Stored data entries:
--- --- ---

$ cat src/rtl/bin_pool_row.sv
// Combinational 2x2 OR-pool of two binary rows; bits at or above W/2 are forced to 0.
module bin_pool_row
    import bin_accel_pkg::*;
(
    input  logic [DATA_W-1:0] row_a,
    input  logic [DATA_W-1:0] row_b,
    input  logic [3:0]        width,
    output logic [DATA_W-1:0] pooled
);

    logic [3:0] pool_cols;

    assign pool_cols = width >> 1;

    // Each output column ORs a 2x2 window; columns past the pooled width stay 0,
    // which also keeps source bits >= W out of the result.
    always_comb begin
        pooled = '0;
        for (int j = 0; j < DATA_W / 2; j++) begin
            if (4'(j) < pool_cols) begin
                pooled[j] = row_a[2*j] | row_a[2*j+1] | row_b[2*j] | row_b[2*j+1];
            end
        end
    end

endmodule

--- --- ---

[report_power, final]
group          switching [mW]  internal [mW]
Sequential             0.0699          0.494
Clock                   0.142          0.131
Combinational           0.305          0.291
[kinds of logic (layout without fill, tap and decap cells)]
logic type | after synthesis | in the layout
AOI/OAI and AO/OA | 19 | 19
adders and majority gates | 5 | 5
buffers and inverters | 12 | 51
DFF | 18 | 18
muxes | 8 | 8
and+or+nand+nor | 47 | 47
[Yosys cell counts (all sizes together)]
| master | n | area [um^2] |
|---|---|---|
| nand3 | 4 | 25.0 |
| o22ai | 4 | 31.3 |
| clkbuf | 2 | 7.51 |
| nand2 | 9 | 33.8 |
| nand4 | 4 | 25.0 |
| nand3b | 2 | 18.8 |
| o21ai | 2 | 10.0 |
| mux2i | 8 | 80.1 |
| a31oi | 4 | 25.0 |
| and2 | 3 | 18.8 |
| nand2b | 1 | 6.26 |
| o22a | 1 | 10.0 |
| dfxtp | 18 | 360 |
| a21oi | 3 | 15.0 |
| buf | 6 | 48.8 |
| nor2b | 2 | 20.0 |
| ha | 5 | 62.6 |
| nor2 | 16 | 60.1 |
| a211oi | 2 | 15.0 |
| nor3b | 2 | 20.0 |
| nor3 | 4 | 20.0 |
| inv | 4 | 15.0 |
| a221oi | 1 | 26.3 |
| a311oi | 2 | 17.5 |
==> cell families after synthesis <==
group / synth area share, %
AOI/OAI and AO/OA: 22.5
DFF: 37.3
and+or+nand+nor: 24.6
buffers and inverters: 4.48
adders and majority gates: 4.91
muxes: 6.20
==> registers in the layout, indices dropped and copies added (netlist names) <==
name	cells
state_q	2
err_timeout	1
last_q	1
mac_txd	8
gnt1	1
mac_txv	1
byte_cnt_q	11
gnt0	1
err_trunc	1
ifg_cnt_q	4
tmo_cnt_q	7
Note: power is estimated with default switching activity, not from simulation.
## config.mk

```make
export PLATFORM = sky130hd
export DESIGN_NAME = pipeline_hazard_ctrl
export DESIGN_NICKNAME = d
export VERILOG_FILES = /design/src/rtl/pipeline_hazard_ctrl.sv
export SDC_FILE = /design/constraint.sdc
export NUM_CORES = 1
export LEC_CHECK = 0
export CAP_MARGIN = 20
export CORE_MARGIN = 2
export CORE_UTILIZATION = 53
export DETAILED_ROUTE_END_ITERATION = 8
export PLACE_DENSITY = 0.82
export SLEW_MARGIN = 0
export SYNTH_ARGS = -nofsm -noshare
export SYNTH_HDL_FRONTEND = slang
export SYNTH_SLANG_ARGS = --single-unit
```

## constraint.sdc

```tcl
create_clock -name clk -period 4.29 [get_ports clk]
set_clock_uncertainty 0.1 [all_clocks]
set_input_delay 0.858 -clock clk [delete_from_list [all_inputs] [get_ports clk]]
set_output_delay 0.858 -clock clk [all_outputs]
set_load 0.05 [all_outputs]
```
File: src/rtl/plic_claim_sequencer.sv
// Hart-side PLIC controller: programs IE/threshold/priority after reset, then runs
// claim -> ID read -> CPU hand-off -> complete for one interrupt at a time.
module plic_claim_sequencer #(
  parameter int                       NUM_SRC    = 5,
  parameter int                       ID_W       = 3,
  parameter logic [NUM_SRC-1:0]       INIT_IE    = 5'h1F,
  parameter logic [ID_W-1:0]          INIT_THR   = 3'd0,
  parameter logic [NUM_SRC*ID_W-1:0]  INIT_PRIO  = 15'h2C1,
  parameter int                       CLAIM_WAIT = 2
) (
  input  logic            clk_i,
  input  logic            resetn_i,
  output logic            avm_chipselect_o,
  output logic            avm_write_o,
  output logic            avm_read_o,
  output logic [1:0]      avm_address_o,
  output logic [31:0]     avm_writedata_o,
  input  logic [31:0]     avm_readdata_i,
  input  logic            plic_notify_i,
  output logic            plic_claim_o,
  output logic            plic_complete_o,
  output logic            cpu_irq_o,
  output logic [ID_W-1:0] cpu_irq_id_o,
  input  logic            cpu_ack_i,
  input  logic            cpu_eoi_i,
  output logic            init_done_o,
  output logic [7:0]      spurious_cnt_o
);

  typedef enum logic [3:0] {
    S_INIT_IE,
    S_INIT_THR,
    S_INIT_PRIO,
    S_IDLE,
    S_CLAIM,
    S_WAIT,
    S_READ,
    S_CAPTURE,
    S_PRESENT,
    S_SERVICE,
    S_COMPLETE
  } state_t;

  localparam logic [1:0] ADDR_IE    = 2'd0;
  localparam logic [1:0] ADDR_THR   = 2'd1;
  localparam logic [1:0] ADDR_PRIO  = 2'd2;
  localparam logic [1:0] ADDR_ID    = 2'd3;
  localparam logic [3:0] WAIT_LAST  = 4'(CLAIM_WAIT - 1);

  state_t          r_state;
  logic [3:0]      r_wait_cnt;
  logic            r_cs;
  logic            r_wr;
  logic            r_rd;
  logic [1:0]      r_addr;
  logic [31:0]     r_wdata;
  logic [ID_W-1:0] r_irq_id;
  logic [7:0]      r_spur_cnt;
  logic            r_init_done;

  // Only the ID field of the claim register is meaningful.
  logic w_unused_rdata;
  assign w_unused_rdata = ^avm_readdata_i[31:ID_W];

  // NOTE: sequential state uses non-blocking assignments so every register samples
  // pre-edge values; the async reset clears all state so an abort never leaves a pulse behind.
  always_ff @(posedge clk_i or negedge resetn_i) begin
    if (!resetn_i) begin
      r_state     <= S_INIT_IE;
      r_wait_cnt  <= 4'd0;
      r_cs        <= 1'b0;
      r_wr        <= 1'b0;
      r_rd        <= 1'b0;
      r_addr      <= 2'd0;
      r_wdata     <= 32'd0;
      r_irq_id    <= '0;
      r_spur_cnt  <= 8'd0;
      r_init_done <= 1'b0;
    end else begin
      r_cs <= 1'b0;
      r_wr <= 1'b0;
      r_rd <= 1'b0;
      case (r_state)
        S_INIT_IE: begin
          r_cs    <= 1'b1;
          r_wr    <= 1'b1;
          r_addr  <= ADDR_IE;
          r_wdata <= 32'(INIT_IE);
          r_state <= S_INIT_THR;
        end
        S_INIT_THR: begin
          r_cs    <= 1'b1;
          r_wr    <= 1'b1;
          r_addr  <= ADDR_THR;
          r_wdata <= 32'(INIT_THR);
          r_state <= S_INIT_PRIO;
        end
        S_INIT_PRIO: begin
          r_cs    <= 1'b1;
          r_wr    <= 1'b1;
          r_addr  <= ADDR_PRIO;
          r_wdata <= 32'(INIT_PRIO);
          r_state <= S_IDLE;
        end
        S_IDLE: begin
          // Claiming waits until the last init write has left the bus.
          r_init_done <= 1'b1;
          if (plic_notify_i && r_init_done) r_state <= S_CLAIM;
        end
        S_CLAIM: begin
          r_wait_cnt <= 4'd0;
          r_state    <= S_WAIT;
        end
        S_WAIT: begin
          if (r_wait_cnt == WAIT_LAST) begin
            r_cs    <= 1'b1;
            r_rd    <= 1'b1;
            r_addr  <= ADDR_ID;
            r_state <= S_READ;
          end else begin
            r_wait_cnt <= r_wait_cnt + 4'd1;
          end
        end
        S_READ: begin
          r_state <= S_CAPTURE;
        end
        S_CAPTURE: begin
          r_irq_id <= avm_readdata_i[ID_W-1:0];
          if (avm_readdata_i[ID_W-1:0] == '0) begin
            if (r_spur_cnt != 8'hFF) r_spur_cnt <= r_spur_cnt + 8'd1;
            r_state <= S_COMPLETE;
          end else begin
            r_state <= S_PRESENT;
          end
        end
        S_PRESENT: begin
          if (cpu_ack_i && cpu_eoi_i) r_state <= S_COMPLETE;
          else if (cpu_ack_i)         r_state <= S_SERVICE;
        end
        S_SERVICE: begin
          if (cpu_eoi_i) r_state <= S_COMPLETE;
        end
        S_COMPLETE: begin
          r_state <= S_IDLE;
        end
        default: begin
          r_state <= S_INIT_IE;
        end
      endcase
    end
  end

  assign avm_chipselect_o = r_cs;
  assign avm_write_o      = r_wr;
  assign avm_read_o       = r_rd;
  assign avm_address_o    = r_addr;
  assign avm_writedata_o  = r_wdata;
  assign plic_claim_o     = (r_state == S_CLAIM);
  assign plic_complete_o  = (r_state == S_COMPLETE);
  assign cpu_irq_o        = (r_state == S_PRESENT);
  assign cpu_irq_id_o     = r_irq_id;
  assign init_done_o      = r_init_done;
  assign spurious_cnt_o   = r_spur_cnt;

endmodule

--- --- ---

# Your instructions:
Scan the entries for the word "majority". Report each line that has it.

# Response:
adders and majority gates | 5 | 5
adders and majority gates: 4.91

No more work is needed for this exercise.